Last time, we left off with a question:
how many distinct rules fit our training examples?
To answer this question, we first need to think about
logical connectives and Boolean variables.
Our variables are Boolean because they can each
take on two possible values:
one or zero.
True or false.
Logical connectives give us a simple way of
writing rules using Boolean variables.
There are quite a few connectives out there,
but we're only going to use three:
AND, OR, and NOT.
We can explore how these connectives work
using truth tables.
Just as we can plot functions of continuous variables
on the Cartesian coordinate system
to see how they behave across their various inputs,
truth tables allow us to see how Boolean functions behave across their various inputs.
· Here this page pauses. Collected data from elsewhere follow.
From an optimization exercise on the open Yosys and OpenROAD flow, aimed at small area, a short achievable clock period and few clock cycles per item; shortcuts taken in it are not production practice. In this exercise RTL edits were held to simulation tests only and were not proved equivalent to the original.

File: flow/config.mk
export PLATFORM = sky130hd
export DESIGN_NAME = flex_bch
export DESIGN_NICKNAME = flex_bch
export VERILOG_FILES = /design/flow/design.v
export SDC_FILE = /design/flow/constraint.sdc
export NUM_CORES = 4
export LEC_CHECK = 0
export CAP_MARGIN = 20
export CORE_MARGIN = 2
export CORE_UTILIZATION = 40
export PLACE_DENSITY = 0.6
export SLEW_MARGIN = 20
File: flow/constraint.sdc
create_clock -name core_clock -period 8.0 [get_ports {clk}]
set_input_delay 1.6000 -clock core_clock [delete_from_list [all_inputs] [get_ports {clk}]]
set_output_delay 1.6000 -clock core_clock [all_outputs]
set_load 0.01 [all_outputs]
File: flow/run.sh
#!/bin/bash
# synth_recipe.tcl (not shown) runs the flow's synth.tcl, then flattens the netlist and writes it again
# the make line also repeats each setting of config.mk as NAME=value (left out here)
make -C /OpenROAD-flow-scripts/flow DESIGN_CONFIG=/design/flow/config.mk WORK_HOME=/design/flow/orfs CLKGATE_MAP_FILE= SYNTH_SCRIPT=/design/flow/synth_recipe.tcl finish
File: flow/design.v
module gf32_mul (
    input  wire [4:0] a,
    input  wire [4:0] b,
    output reg  [4:0] y
);
    reg [8:0] p;
    integer i;
    always @* begin
        p = 9'd0;
        for (i = 0; i < 5; i = i + 1)
            if (b[i]) p = p ^ ({4'd0, a} << i);
        for (i = 8; i >= 5; i = i - 1)
            if (p[i]) p = p ^ (9'b000100101 << (i - 5));
        y = p[4:0];
    end
endmodule
module gf32_inv3 (
    input  wire [4:0] a,
    output reg  [4:0] y
);
    always @* begin
        case (a)
            5'd1: y = 5'd1;
            5'd2: y = 5'd22;
            5'd3: y = 5'd13;
            5'd4: y = 5'd25;
            5'd5: y = 5'd27;
            5'd6: y = 5'd5;
            5'd7: y = 5'd9;
            5'd8: y = 5'd21;
            5'd9: y = 5'd10;
            5'd10: y = 5'd28;
            5'd11: y = 5'd14;
            5'd12: y = 5'd4;
            5'd13: y = 5'd20;
            5'd14: y = 5'd23;
            5'd15: y = 5'd30;
            5'd16: y = 5'd6;
            5'd17: y = 5'd2;
            5'd18: y = 5'd8;
            5'd19: y = 5'd7;
            5'd20: y = 5'd17;
            5'd21: y = 5'd11;
            5'd22: y = 5'd26;
            5'd23: y = 5'd31;
            5'd24: y = 5'd18;
            5'd25: y = 5'd3;
            5'd26: y = 5'd16;
            5'd27: y = 5'd29;
            5'd28: y = 5'd15;
            5'd29: y = 5'd12;
            5'd30: y = 5'd24;
            5'd31: y = 5'd19;
            default: y = 5'd0;
        endcase
    end
endmodule
module gf32_pos (
    input  wire [4:0]  a,
    output wire [30:0] m
);
    assign m[30] = (a == 5'd1);
    assign m[29] = (a == 5'd2);
    assign m[28] = (a == 5'd4);
    assign m[27] = (a == 5'd8);
    assign m[26] = (a == 5'd16);
    assign m[25] = (a == 5'd5);
    assign m[24] = (a == 5'd10);
    assign m[23] = (a == 5'd20);
    assign m[22] = (a == 5'd13);
    assign m[21] = (a == 5'd26);
    assign m[20] = (a == 5'd17);
    assign m[19] = (a == 5'd7);
    assign m[18] = (a == 5'd14);
    assign m[17] = (a == 5'd28);
    assign m[16] = (a == 5'd29);
    assign m[15] = (a == 5'd31);
    assign m[14] = (a == 5'd27);
    assign m[13] = (a == 5'd19);
    assign m[12] = (a == 5'd3);
    assign m[11] = (a == 5'd6);
    assign m[10] = (a == 5'd12);
    assign m[9] = (a == 5'd24);
    assign m[8] = (a == 5'd21);
    assign m[7] = (a == 5'd15);
    assign m[6] = (a == 5'd30);
    assign m[5] = (a == 5'd25);
    assign m[4] = (a == 5'd23);
    assign m[3] = (a == 5'd11);
    assign m[2] = (a == 5'd22);
    assign m[1] = (a == 5'd9);
    assign m[0] = (a == 5'd18);
endmodule
module flex_bch (
    input  wire        clk,
    input  wire        rst,
    input  wire        in_valid,
    output wire        in_ready,
    input  wire        in_op,
    input  wire [31:0] in_word,
    output wire        out_valid,
    input  wire        out_ready,
    output wire [31:0] out_word,
    output wire        out_ok,
    output wire [1:0]  out_nfix
);
    reg        full;
    reg        op;
    reg [31:0] w;
    assign in_ready  = !full || out_ready;
    assign out_valid = full;
    always @(posedge clk) begin
        if (rst)
            full <= 1'b0;
        else if (in_ready)
            full <= in_valid;
    end
    always @(posedge clk) begin
        if (in_ready && in_valid) begin
            op <= in_op;
            w  <= in_word;
        end
    end
    wire [9:0] E;
    wire [9:0] rem;
    assign E[0] = ^(w[20:0] & 21'h1ABC94);
    assign E[1] = ^(w[20:0] & 21'hD5E4A);
    assign E[2] = ^(w[20:0] & 21'h6AF25);
    assign E[3] = ^(w[20:0] & 21'h19EB06);
    assign E[4] = ^(w[20:0] & 21'hCF583);
    assign E[5] = ^(w[20:0] & 21'h1CC655);
    assign E[6] = ^(w[20:0] & 21'h14DFBE);
    assign E[7] = ^(w[20:0] & 21'hA6FDF);
    assign E[8] = ^(w[20:0] & 21'h1F8B7B);
    assign E[9] = ^(w[20:0] & 21'h157929);
    genvar gj;
    generate
        for (gj = 0; gj < 10; gj = gj + 1) begin : g_rem
            assign rem[gj] = w[30 - gj] ^ E[gj];
        end
    endgenerate
    wire [4:0] s1, s3;
    assign s1[0] = ^(rem & 10'h121);
    assign s1[1] = ^(rem & 10'h242);
    assign s1[2] = ^(rem & 10'h1A4);
    assign s1[3] = ^(rem & 10'h348);
    assign s1[4] = ^(rem & 10'h290);
    assign s3[0] = ^(rem & 10'h261);
    assign s3[1] = ^(rem & 10'h37C);
    assign s3[2] = ^(rem & 10'h130);
    assign s3[3] = ^(rem & 10'h3BE);
    assign s3[4] = ^(rem & 10'h1A8);
    wire [4:0] t, q, c, y0, x1, x2;
    gf32_inv3 u_inv3 (.a(s1), .y(t));
    gf32_mul  u_q    (.a(s3), .b(t), .y(q));
    assign c = q ^ 5'd1;
    assign y0[0] = ^(c & 5'h1F);
    assign y0[1] = ^(c & 5'h14);
    assign y0[2] = ^(c & 5'h18);
    assign y0[3] = ^(c & 5'h16);
    assign y0[4] = ^(c & 5'h8);
    wire trc = ^(c & 5'h9);
    gf32_mul  u_x1   (.a(s1), .b(y0), .y(x1));
    assign x2 = x1 ^ s1;
    wire [30:0] m1, m2;
    gf32_pos u_m1 (.a(x1), .m(m1));
    gf32_pos u_m2 (.a(x2), .m(m2));
    wire fix   = !op && !trc;               
    wire [30:0] mask = (m1 | m2) & {31{fix}};
    wire remz  = (rem == 10'd0);
    wire cz    = (c == 5'd0);
    assign out_ok      = op || remz || !trc;
    assign out_nfix    = {fix && !cz, fix && cz};
    assign out_word[31]    = w[31] && !out_ok;
    assign out_word[30:21] = op ? {E[0], E[1], E[2], E[3], E[4], E[5], E[6], E[7], E[8], E[9]} : (w[30:21] ^ mask[30:21]);
    assign out_word[20:0]  = w[20:0] ^ mask[20:0];
endmodule
==> run notes <==
cells in the mapped netlist (all sizes together), types with 7 or more instances:
| master | instances |
|---|---|
| clkbuf | 9 |
| xor3 | 8 |
| o221ai | 11 |
| edfxtp | 33 |
| xnor3 | 28 |
| o22ai | 16 |
| xor2 | 52 |
| nor2b | 9 |
| o41a | 7 |
| nor2 | 40 |
| o32ai | 9 |
| or4 | 7 |
| inv | 13 |
| xnor2 | 84 |
| a21oi | 18 |
| nand2b | 7 |
| buf | 24 |
| nor3 | 10 |
| nand3 | 39 |
| or3 | 7 |
| nand2 | 38 |
| o21ai | 13 |
critical path, delay by kind of cell, from the launching register on:
family                    cells  cell delay (ns)
AOI/OAI and AO/OA             3             0.58
xor gates and xnor gates     10             3.17
buffers and inverters         8             1.16
DFF                           1             0.46
and+or+nand+nor               7             1.68
logic make-up (layout without fill, tap and decap cells):
logic type               after synthesis  in the layout  synth area share [%]
adder cells (fa/ha/maj)                6              6                 1.356
multiplexers                           5              5                0.9264
AND/OR/NAND/NOR                      182            183                 16.38
AO/OA/AOI/OAI                        115            115                 16.13
buffers and inverters                 48            379                 6.123
flip-flops                            34             34                 18.26
XOR/XNOR                             172            173                 40.83
state kept, by name, summed over array words and instances (netlist names):
signal and cells:
full 1, op 1, w 32
metrics by stage:
step,instances,TNS (ns)
after floorplan,562,-8.436
after global placement,989,-21.65
after detailed placement,989,-23.16
after CTS,1036,-15.99
after global routing,1071,-27.78
final,1071,-22.02
repair_timing:
action | CTS | global route
hold buffers | 0 | 0
cloned | 1 | 2
setup endpoints to repair | 31 | 31
setup buffers | 38 | 33
pin swaps | 38 | 47
resized for setup | 177 | 107
area by class of cell:
cell class | instances | area (sq um)
multi-input cells | 482 | 5283
fillers | 945 | 3772
repair buffers | 358 | 2919
flip-flops and latches | 34 | 1011
well taps | 176 | 220.2
clock buffers | 6 | 128.9
inverters | 13 | 56.30
clock inverters | 2 | 10.01
layer usage:
metal / track usage, % / vias to the layer above / wire (um)
li1: - / 2729 / -
met5: 0 / - / 0
met3: 4.120 / 35 / 1366
met1: 37.94 / 2887 / 9154
met2: 42.17 / 242 / 9864
met4: 5.603 / 0 / 387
Since our logical connectives AND and OR
connect two Boolean variables,
there are only four possible combinations of
input values for each connective.
AND returns true when both of its inputs are true
while OR returns TRUE when either one of its inputs are true.
Finally, NOT only applies to one Boolean variable at a time
and does what you might expect—
NOT one is zero; NOT zero is one.
Now we're getting somewhere.
We can make our question far more specific.
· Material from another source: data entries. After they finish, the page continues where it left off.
From an optimization exercise on the open Yosys and OpenROAD flow, aimed at a short achievable clock period; shortcuts taken in it are not production practice. Function was not checked in any run shown here: the RTL went through the layout flow alone. Power and IR drop assume default switching activity.

<file path="config.mk">
export PLATFORM = sky130hd
export DESIGN_NAME = pwmcore
export DESIGN_NICKNAME = pwmcore
export VERILOG_FILES = /design/flow/design.v
export SDC_FILE = /design/flow/constraint.sdc
export NUM_CORES = 4
export LEC_CHECK = 0
export ABC_AREA = 1
export CAP_MARGIN = 20
export CORE_MARGIN = 2
export CORE_UTILIZATION = 40
export PLACE_DENSITY = 0.6
export SETUP_SLACK_MARGIN = 4.8
export SLEW_MARGIN = 20
export SYNTH_HIERARCHICAL = 1
export SYNTH_MINIMUM_KEEP_SIZE = 0
</file>
<file path="constraint.sdc">
create_clock -name core_clock -period 7.6 [get_ports {clk}]
set_input_delay 1.5200 -clock core_clock [delete_from_list [all_inputs] [get_ports {clk}]]
set_output_delay 1.5200 -clock core_clock [all_outputs]
set_load 0.01 [all_outputs]
</file>
Source: an optimization exercise on an open RTL-to-GDS flow (aim: small area, a short achievable clock period and few clock cycles). Production flows keep margins and buffers that such runs may drop.
Only simulation tests tie the RTL to the original design; equivalence was not proved.
No activity file was given, so power comes from the tool's default toggle rates.

alpha:
==> flow/design.v (excerpt) <==
module cvfp (
    input  wire        clk,
    input  wire        rst,
    input  wire        cmd_valid,
    output wire        cmd_ready,
    input  wire [3:0]  cmd_op,
    input  wire [15:0] cmd_a,
    input  wire [7:0]  cmd_b,
    input  wire        pv_valid,
    output wire        pv_ready,
    input  wire [7:0]  pv_data,
    output reg         rsp_valid,
    output reg  [2:0]  rsp_code,
    output reg  [15:0] rsp_data
);
    localparam BUFSZ = 258;
    localparam F     = 10;           
    localparam M     = BUFSZ - F;    
    localparam QN    = 4;            
    localparam QW    = 2;
    localparam OP_CLR   = 4'h0;
    localparam OP_PUSH  = 4'h1;
    localparam OP_RDB   = 4'h2;
    localparam OP_ENC   = 4'h3;
    localparam OP_SUM   = 4'h4;
    localparam OP_VAL   = 4'h5;
    localparam OP_WFQ   = 4'h6;
    localparam OP_FSZ   = 4'h7;
    localparam OP_GETF  = 4'h8;
    localparam OP_GETB  = 4'h9;
    localparam OP_GETSB = 4'hA;
    localparam OP_GETH  = 4'hB;
    localparam OP_RDST  = 4'hC;
    localparam R_OK         = 3'd0;
    localparam R_ERR        = 3'd1;
    localparam R_UNDERRUN   = 3'd2;
    localparam R_OVERFLOW   = 3'd3;
    localparam R_PARAMLEN   = 3'd4;
    localparam R_NOTVALID   = 3'd5;
    localparam R_PARAMRANGE = 3'd6;
    localparam R_BADOP      = 3'd7;
    localparam K_ZX = 2'd0;      
    localparam K_SX = 2'd1;      
    localparam K_HW = 2'd2;      
    reg [7:0] lo_c [0:F-1];      
  ...
==> flow/config.mk <==
export PLATFORM = sky130hd
export DESIGN_NAME = cvfp
export DESIGN_NICKNAME = cvfp
export VERILOG_FILES = /design/flow/design.v
export SDC_FILE = /design/flow/constraint.sdc
export NUM_CORES = 4
export LEC_CHECK = 0
export ABC_AREA = 1
export CAP_MARGIN = 20
export CORE_MARGIN = 2
export CORE_UTILIZATION = 60
export PLACE_DENSITY = 0.7
export SLEW_MARGIN = 20
export TNS_END_PERCENT = 100
==> flow/constraint.sdc <==
create_clock -name core_clock -period 10.0 [get_ports {clk}]
set_input_delay 2.0000 -clock core_clock [delete_from_list [all_inputs] [get_ports {clk}]]
set_output_delay 2.0000 -clock core_clock [all_outputs]
set_load 0.01 [all_outputs]
standard.sh (not shown) runs the stock make flow with config.mk's settings and CLKGATE_MAP_FILE= SYNTH_SCRIPT=/design/flow/synth_recipe.tcl, a recipe that flattens the netlist after the stock synthesis.
==> flow/flow/run.sh <==
#!/bin/bash
set -euo pipefail
bash standard.sh SETUP_SLACK_MARGIN=${MARGIN:-6.8} \
  "BUFFER_PORTS_ARGS=-buffer_cell sky130_fd_sc_hd__buf_4" \
  "CTS_ARGS=-sink_clustering_enable -repair_clock_nets -dont_use_dummy_load -sink_clustering_size 16 -sink_clustering_max_diameter 50 -sink_clustering_buffer sky130_fd_sc_hd__clkbuf_8" \
  finish > standard.log 2>&1
Testbench counts of alpha, summed over its fixed seeds: cycles 50,654.
Changes in beta relative to alpha:
- a deleted ABC_AREA that had been 1
- an added ABC_CLOCK_PERIOD_IN_PS of 3000
-- flow/flow/run.sh --
<<< alpha, line 3
bash standard.sh SETUP_SLACK_MARGIN=${MARGIN:-6.8} \
>>> beta, line 3
bash standard.sh SETUP_SLACK_MARGIN=${MARGIN:-7.0} \
--- outcome ---
- Non-clock buffer count: lower on alpha
- Side by side, power consumed by the clock network turned out higher in beta than in alpha.
- Relative to alpha, beta improves register-to-register slack.
- Going from alpha to beta, relative contribution of the clock network to total power grows by 0.6 points.
- beta vs. alpha: number of global-route vias before repair went down by 1161.
- Comparing effective utilization at floorplan for alpha and beta, the smaller number came from beta.
- alpha -> beta: floorplan die height increased slightly
- beta: total power is 0.18 mW lower than what alpha reported.
- Going from alpha to beta, post-route standard cell area excluding fillers went up about 1.5%, maximum frequency from static timing analysis went up 1.9%, sequential portion of the cell area went down 1.1 points.
- Of the two values seen for worst setup path startpoint, r_a[9] was produced by alpha and r_a[10] by beta.
Edits applied to the flow inputs when going from beta to gamma:
-- flow/flow/run.sh --
<<< beta, line 3
bash standard.sh SETUP_SLACK_MARGIN=${MARGIN:-7.0} \
>>> gamma, line 3
bash standard.sh SETUP_SLACK_MARGIN=${MARGIN:-6.8} \
[summary]
Comparing met2 usage for gamma and beta, the bigger number came from beta. For the non-clock buffer count, gamma came in 7 lower than beta did. In the flow results for gamma and beta, the worst slew slack as a fraction of its limit is smaller on gamma.

## re-timing with driven ports
Ports are ideal in the flow. The routed layouts listed here were re-timed in OpenROAD.
Step 1 (the two cells are an assumption about what drives the block):
set clk [get_ports {clk}]
set_driving_cell -lib_cell sky130_fd_sc_hd__clkbuf_16 $clk
set_driving_cell -lib_cell sky130_fd_sc_hd__buf_2 [delete_from_list [all_inputs] $clk]
Step 2 times the ports against the registers' clock, not the clock port: input delays grow and output delays shrink by t, the midpoint of the rising clock arrivals with the driver on.
Slacks: no drivers / after step 1 / after step 2; pairs: no drivers / after step 1.
run	t, ns	slack for setup (ns)	hold WS [ns]	slew at the worst register clock pin (ns)	worst slew at a driven data input, ns
alpha	0.785	6.705 / 6.675 / 6.191	0.282 / 0.282 / 0.282	0.10 / 0.10	0.05
beta	0.767	6.767 / 6.725 / 6.100	0.291 / 0.291 / 0.291	0.10 / 0.10	0.07
gamma	0.774	6.781 / 6.716 / 6.023	0.263 / 0.263 / 0.263	0.10 / 0.10	0.06
After both steps setup and hold are still met in every run listed. The setup slack of gamma, which loses most, moves by -0.065 ns with the drivers and by -0.758 ns with both steps.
How many distinct Boolean functions
using combinations of ANDs, ORs, and NOTs
of our four input variables, perfectly fit our training data?
It may seem limiting to only use three connectives.
Fortunately, they form a functionally complete set,
which means that these connectives can express any possible Boolean function.
To help us organize things, let's build another truth table
but this time for our whole function.
We have four Boolean input variables,
which means there are sixteen unique possible inputs.
Of these sixteen possible examples, five are our training examples.
Next, let's assume that there is some ideal function out there that we're trying to find.
We'll call it f.
We want f to match our training examples,
but we don't know what f should return in other cases.
Last time, we talked about two functions—
we called them g1 and g2—
that perfectly fit our training data.
We can apply these functions across all the inputs in our truth table to see how they behave.
As we know, they perfectly match our training examples.
We can now really dig into our question:
how many distinct Boolean functions perfectly match our data?
Let's approach it backwards.
I'll give you some truth table values, and you find a rule that
matches these values using only ANDs, ORs, and NOTs.
One answer is (x1 ∨ x2) ∧ (x3 ∨ x4).
So we have at least three functions that work.
Let's consider one more set of truth table values.
Can you find some function g4 that matches these?
Notice that this function only matches our three positive cases.
It there a way to tailor our function
to exactly match these examples alone?
It turns out there is.
It's not pretty, but it's a well-defined rule that
perfectly matches only these examples.
Notice how g4 works.
We made a rule that exactly matches each case
and then just ORed them together.
Importantly, g4 shows us that using simple logical connectives,
we can generate a function that matches any
arbitrary collection of truth table values.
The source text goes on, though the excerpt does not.